I don't generally have excessively gay moments, as you have undoubtedly noticed.  That is to say, I'm usually not a flamer and don't normally make a commotion about what I think of men unless I'm talking to very close friends.  In fact, other than Rick and a brief mention of xocobra's "soccer boy butt," when have I discussed any man in a sexual context?  Never.

Many people think, because I'm gay, that this site must be full of gay porn and discussions about this hot guy and the next.  Sorry to disappoint you.  That's just never been my overriding style.

I am, however, a sexual person like everyone else.  To claim otherwise is to be dishonest.  We are all sexual beings; we all think about the object that piques our interest, that makes us stop and take notice, that gives us that special feeling in all the right places.

You know what I'm talking about.  Don't play coy with me.

This happens to be one of those times when I slide out of my normal façade and demonstrate, for all the world to see, just precisely how gay I am when it counts.  Concomitant with my normal self — that part of me that you've seen here for the last few years — is the part of me that thinks in sexual contexts.
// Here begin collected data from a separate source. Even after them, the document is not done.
`src/rtl/precision_pkg.sv`:
```
// Shared float/fixed format constants, the FIXED_II_FF fraction parser and the
// converter state encoding.
package precision_pkg;

  localparam int HALF_EXP_BITS    = 5;
  localparam int HALF_MANT_BITS   = 10;
  localparam int HALF_BIAS        = 15;
  localparam int SINGLE_EXP_BITS  = 8;
  localparam int SINGLE_MANT_BITS = 23;
  localparam int SINGLE_BIAS      = 127;

  // Format strings are always 11 chars ("FIXED_II_FF"); the low byte is the last char.
  function automatic int frac_of(input logic [87:0] fmt);
    return 10 * (int'(fmt[15:8]) - 48) + (int'(fmt[7:0]) - 48);
  endfunction

  typedef logic [2:0] state_t;
  localparam state_t S_IDLE   = 3'd0;
  localparam state_t S_LOAD   = 3'd1;
  localparam state_t S_SHIFT  = 3'd2;
  localparam state_t S_FINISH = 3'd3;
  localparam state_t S_HOLD   = 3'd4;

endpackage

```
`src/rtl/float_to_fixed_if.sv`:
```
// Valid/ready bus of the float-to-fixed converter: float words in, fixed results
// plus status flags out.
interface float_to_fixed_if #(
  parameter int IN_BITS  = 16,
  parameter int OUT_BITS = 16
);
  logic                in_valid;
  logic                in_ready;
  logic [IN_BITS-1:0]  in_data;
  logic                out_valid;
  logic                out_ready;
  logic [OUT_BITS-1:0] out_data;
  logic                out_ovf;
  logic                out_nan;
  logic                out_inexact;

  modport master (
    output in_valid, in_data, out_ready,
    input  in_ready, out_valid, out_data, out_ovf, out_nan, out_inexact
  );

  modport slave (
    input  in_valid, in_data, out_ready,
    output in_ready, out_valid, out_data, out_ovf, out_nan, out_inexact
  );
endinterface

```
`src/rtl/fp_unpack.sv`:
```
// Combinational IEEE-754 field splitter and classifier.
module fp_unpack #(
  parameter int EXP_BITS  = 5,
  parameter int MANT_BITS = 10,
  parameter int BIAS      = 15
) (
  input  logic [EXP_BITS+MANT_BITS:0]  word,
  output logic                         sign,
  output logic signed [EXP_BITS+1:0]   exp_unb,
  output logic [MANT_BITS:0]           mant_h,
  output logic                         is_zero,
  output logic                         is_denorm,
  output logic                         is_inf,
  output logic                         is_nan
);
  localparam logic signed [EXP_BITS+1:0] BIAS_S = BIAS[EXP_BITS+1:0];

  logic [EXP_BITS-1:0]  exp_raw;
  logic [MANT_BITS-1:0] frac;
  logic                 exp_max, exp_zero, frac_nz;

  assign sign     = word[EXP_BITS+MANT_BITS];
  assign exp_raw  = word[EXP_BITS+MANT_BITS-1:MANT_BITS];
  assign frac     = word[MANT_BITS-1:0];
  assign exp_max  = &exp_raw;
  assign exp_zero = ~|exp_raw;
  assign frac_nz  = |frac;

  assign exp_unb   = $signed({2'b00, exp_raw}) - BIAS_S;
  assign mant_h    = {~exp_zero, frac};
  assign is_nan    = exp_max & frac_nz;
  assign is_inf    = exp_max & ~frac_nz;
  assign is_zero   = exp_zero & ~frac_nz;
  assign is_denorm = exp_zero & frac_nz;
endmodule

```
`src/rtl/float_to_fixed.sv`:
```
// Serial HALF/SINGLE float to signed fixed-point converter; one shift per cycle,
// truncating toward zero and saturating on overflow.
module float_to_fixed
  import precision_pkg::*;
#(
  parameter string       IN_PRECISION  = "HALF",
  parameter logic [87:0] OUT_PRECISION = "FIXED_08_08",
  parameter int          IN_BITS       = 16,
  parameter int          OUT_BITS      = 16
) (
  input logic            clk,
  input logic            rst_n,
  float_to_fixed_if.slave io
);
  localparam bit IS_SINGLE = (IN_PRECISION == "SINGLE");
  localparam int EXP_BITS  = IS_SINGLE ? SINGLE_EXP_BITS : HALF_EXP_BITS;
  localparam int MANT_BITS = IS_SINGLE ? SINGLE_MANT_BITS : HALF_MANT_BITS;
  localparam int BIAS      = IS_SINGLE ? SINGLE_BIAS : HALF_BIAS;
  localparam int FRAC      = frac_of(OUT_PRECISION);
  localparam int MAG_W     = (OUT_BITS > MANT_BITS + 1) ? OUT_BITS : MANT_BITS + 1;
  localparam int CNT_W     = $clog2(MAG_W + 1);

  localparam logic [OUT_BITS-1:0] SAT_POS = {1'b0, {(OUT_BITS-1){1'b1}}};
  localparam logic [OUT_BITS-1:0] SAT_NEG = {1'b1, {(OUT_BITS-1){1'b0}}};

  state_t              state_q, state_d;
  logic [IN_BITS-1:0]  word_q, word_d;
  logic [MAG_W-1:0]    mag_q, mag_d;
  logic [CNT_W-1:0]    count_q, count_d;
  logic                shl_q, shl_d;
  logic                ovf_q, ovf_d, nan_q, nan_d, inexact_q, inexact_d;
  logic                rdy_q, rdy_d;
  logic [OUT_BITS-1:0] out_data_q, out_data_d;
  logic                out_ovf_q, out_ovf_d, out_nan_q, out_nan_d;
  logic                out_inexact_q, out_inexact_d;

  logic                     sign, is_zero, is_denorm, is_inf, is_nan;
  logic signed [EXP_BITS+1:0] exp_unb;
  logic [MANT_BITS:0]       mant_h;
  logic [OUT_BITS-1:0]      mag_o;
  int                       p, s;

  fp_unpack #(.EXP_BITS(EXP_BITS), .MANT_BITS(MANT_BITS), .BIAS(BIAS)) u_unpack (
    .word(word_q), .sign(sign), .exp_unb(exp_unb), .mant_h(mant_h),
    .is_zero(is_zero), .is_denorm(is_denorm), .is_inf(is_inf), .is_nan(is_nan)
  );

  // p is the bit position of the hidden one in the fixed result; s is the shift
  // that moves the mantissa LSB-aligned value there.
  assign p     = int'(exp_unb) + FRAC;
  assign s     = p - MANT_BITS;
  assign mag_o = mag_q[OUT_BITS-1:0];

  always_comb begin
    state_d       = state_q;
    word_d        = word_q;
    mag_d         = mag_q;
    count_d       = count_q;
    shl_d         = shl_q;
    ovf_d         = ovf_q;
    nan_d         = nan_q;
    inexact_d     = inexact_q;
    out_data_d    = out_data_q;
    out_ovf_d     = out_ovf_q;
    out_nan_d     = out_nan_q;
    out_inexact_d = out_inexact_q;
    case (state_q)
      S_IDLE: if (rdy_q && io.in_valid) begin
        word_d    = io.in_data;
        ovf_d     = 1'b0;
        nan_d     = 1'b0;
        inexact_d = 1'b0;
        state_d   = S_LOAD;
      end
      S_LOAD: begin
        mag_d   = '0;
        state_d = S_FINISH;
        if (is_nan) nan_d = 1'b1;
        else if (is_inf) ovf_d = 1'b1;
        else if (is_zero || is_denorm) inexact_d = is_denorm;
        else if (p >= OUT_BITS - 1) ovf_d = 1'b1;
        else if (p < 0) inexact_d = 1'b1;
        else begin
          mag_d   = MAG_W'(mant_h);
          count_d = CNT_W'((s < 0) ? -s : s);
          shl_d   = (s > 0);
          if (s != 0) state_d = S_SHIFT;
        end
      end
      S_SHIFT: begin
        if (shl_q) mag_d = mag_q << 1;
        else begin
          mag_d = mag_q >> 1;
          if (mag_q[0]) inexact_d = 1'b1;
        end
        count_d = count_q - 1'b1;
        if (count_q == CNT_W'(1)) state_d = S_FINISH;
      end
      S_FINISH: begin
        if (nan_q) out_data_d = '0;
        else if (ovf_q) out_data_d = sign ? SAT_NEG : SAT_POS;
        else out_data_d = sign ? -mag_o : mag_o;
        out_ovf_d     = ovf_q;
        out_nan_d     = nan_q;
        out_inexact_d = inexact_q;
        state_d       = S_HOLD;
      end
      S_HOLD: if (io.out_ready) state_d = S_IDLE;
      default: state_d = S_IDLE;
    endcase
    rdy_d = (state_d == S_IDLE);
  end

  always_ff @(posedge clk or negedge rst_n) begin
    if (!rst_n) begin
      state_q       <= S_IDLE;
      word_q        <= '0;
      mag_q         <= '0;
      count_q       <= '0;
      shl_q         <= 1'b0;
      ovf_q         <= 1'b0;
      nan_q         <= 1'b0;
      inexact_q     <= 1'b0;
      rdy_q         <= 1'b0;
      out_data_q    <= '0;
      out_ovf_q     <= 1'b0;
      out_nan_q     <= 1'b0;
      out_inexact_q <= 1'b0;
    end else begin
      state_q       <= state_d;
      word_q        <= word_d;
      mag_q         <= mag_d;
      count_q       <= count_d;
      shl_q         <= shl_d;
      ovf_q         <= ovf_d;
      nan_q         <= nan_d;
      inexact_q     <= inexact_d;
      rdy_q         <= rdy_d;
      out_data_q    <= out_data_d;
      out_ovf_q     <= out_ovf_d;
      out_nan_q     <= out_nan_d;
      out_inexact_q <= out_inexact_d;
    end
  end

  assign io.in_ready    = rdy_q;
  assign io.out_valid   = (state_q == S_HOLD);
  assign io.out_data    = out_data_q;
  assign io.out_ovf     = out_ovf_q;
  assign io.out_nan     = out_nan_q;
  assign io.out_inexact = out_inexact_q;
endmodule

```
`src/flat_wrapper.sv`:
```
// flat-port wrapper written by rule: the top's interface ports become plain ports
module float_to_fixed_flat import precision_pkg::*;
#(
  parameter string       IN_PRECISION  = "    ",
  parameter logic [87:0] OUT_PRECISION = "           ",
  parameter int          IN_BITS       = 16,
  parameter int          OUT_BITS      = 16
)
  (clk, rst_n, io_in_valid, io_in_data, io_out_ready, io_in_ready, io_out_valid, io_out_data, io_out_ovf, io_out_nan, io_out_inexact);
  float_to_fixed_if #(.IN_BITS(IN_BITS), .OUT_BITS(OUT_BITS)) io_i ();
  input logic clk;
  input logic rst_n;
  input wire logic [$bits(io_i.in_valid)-1:0] io_in_valid;
  input wire logic [$bits(io_i.in_data)-1:0] io_in_data;
  input wire logic [$bits(io_i.out_ready)-1:0] io_out_ready;
  output wire logic [$bits(io_i.in_ready)-1:0] io_in_ready;
  output wire logic [$bits(io_i.out_valid)-1:0] io_out_valid;
  output wire logic [$bits(io_i.out_data)-1:0] io_out_data;
  output wire logic [$bits(io_i.out_ovf)-1:0] io_out_ovf;
  output wire logic [$bits(io_i.out_nan)-1:0] io_out_nan;
  output wire logic [$bits(io_i.out_inexact)-1:0] io_out_inexact;
  assign io_i.in_valid = io_in_valid;
  assign io_i.in_data = io_in_data;
  assign io_i.out_ready = io_out_ready;
  assign io_in_ready = io_i.in_ready;
  assign io_out_valid = io_i.out_valid;
  assign io_out_data = io_i.out_data;
  assign io_out_ovf = io_i.out_ovf;
  assign io_out_nan = io_i.out_nan;
  assign io_out_inexact = io_i.out_inexact;
  float_to_fixed #(.IN_PRECISION(IN_PRECISION), .OUT_PRECISION(OUT_PRECISION), .IN_BITS(IN_BITS), .OUT_BITS(OUT_BITS)) u_core (.clk(clk), .rst_n(rst_n), .io(io_i));
endmodule
```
Hey, I'm not inhuman.  I feel things like every other person on the planet.  I'd love to be able to talk to all of my friends about how I feel when I feel it.  I generally haven't in this venue, although I do talk about such things with those I'm comfortable with.  This is America after all, and we don't do that kind of thing here.  As a homosexual man I'm not allowed to have those kinds of feelings.

That being the case…

Fuck America!

My feelings are as important as the next person, regardless of gender or sexual orientation.  For that reason I'm kicking off this new category — Men — to address that part of me.
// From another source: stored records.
--- src/rtl/multi_cycle_cpu_if.sv ---
// Memory bus between the multi-cycle core (master) and instruction/data memory (slave).
// A transfer completes in any cycle where MemReq and MemReady are both high.
interface multi_cycle_cpu_if #(
    parameter int unsigned ADDR_W = 16
);
    logic              MemReq;
    logic              MemWr;
    logic [ADDR_W-1:0] MemAddr;
    logic [31:0]       MemWData;
    logic [31:0]       MemRData;
    logic              MemReady;

    modport master (
        output MemReq,
        output MemWr,
        output MemAddr,
        output MemWData,
        input  MemRData,
        input  MemReady
    );

    modport slave (
        input  MemReq,
        input  MemWr,
        input  MemAddr,
        input  MemWData,
        output MemRData,
        output MemReady
    );
endinterface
As a gay man in America, I'm not really allowed to feel much of anything.  American society tolerates me more easily if I don't actually act or feel in ways that would demonstrate my homosexuality.  I generally keep these kinds of feelings to myself.  Here in the land of the free it's better to act like you're no different from everyone else.  That's just how it is.  Pathetic, I know, and terribly sad.  Welcome to America, poppets.

Still, get over it.  I grow so weary of the games and the pretensions and the need to be like everyone else in order to be accepted.  I'm not normally obsequious, especially in social matters, so why should this be any different?

My friends — my true friends — accept me the way I am.  More importantly, I accept me the way I am.  And as Teresa of Avila said, "Self-knowledge is of such importance, that even if you were to be raised to the highest heavens, I should not want to stop your cultivation of it…"

My sexual id — that primitive part of me that functions on a purely physical level — as well as that part of me which thinks in terms of my own gender are both important pieces of my self-knowledge, but more to the point, important pieces of me.

There are also times when, as a man, I want to talk about men in a general context — about how dumb they can be, how blinded they can be by very simple things, how they — especially American men — suffer from such extreme and various societal hang-ups, and a myriad of other topics about — wait, here it comes — men.

Don't expect grand elucidations.  You should have learned not to expect that from me by now.  You can expect, however, general considerations and insight regarding the male gender from someone who knows a bit about them (being one helps, of course).  I'll also use this to discuss men in sexual contexts.  Don't expect luridly pornographic writings or pictures as that is not the intent.

Editor's note: As an example of what this new topic will be used for, I've already moved the Relativity series into this category.  That's the kind of content you can expect to be included here.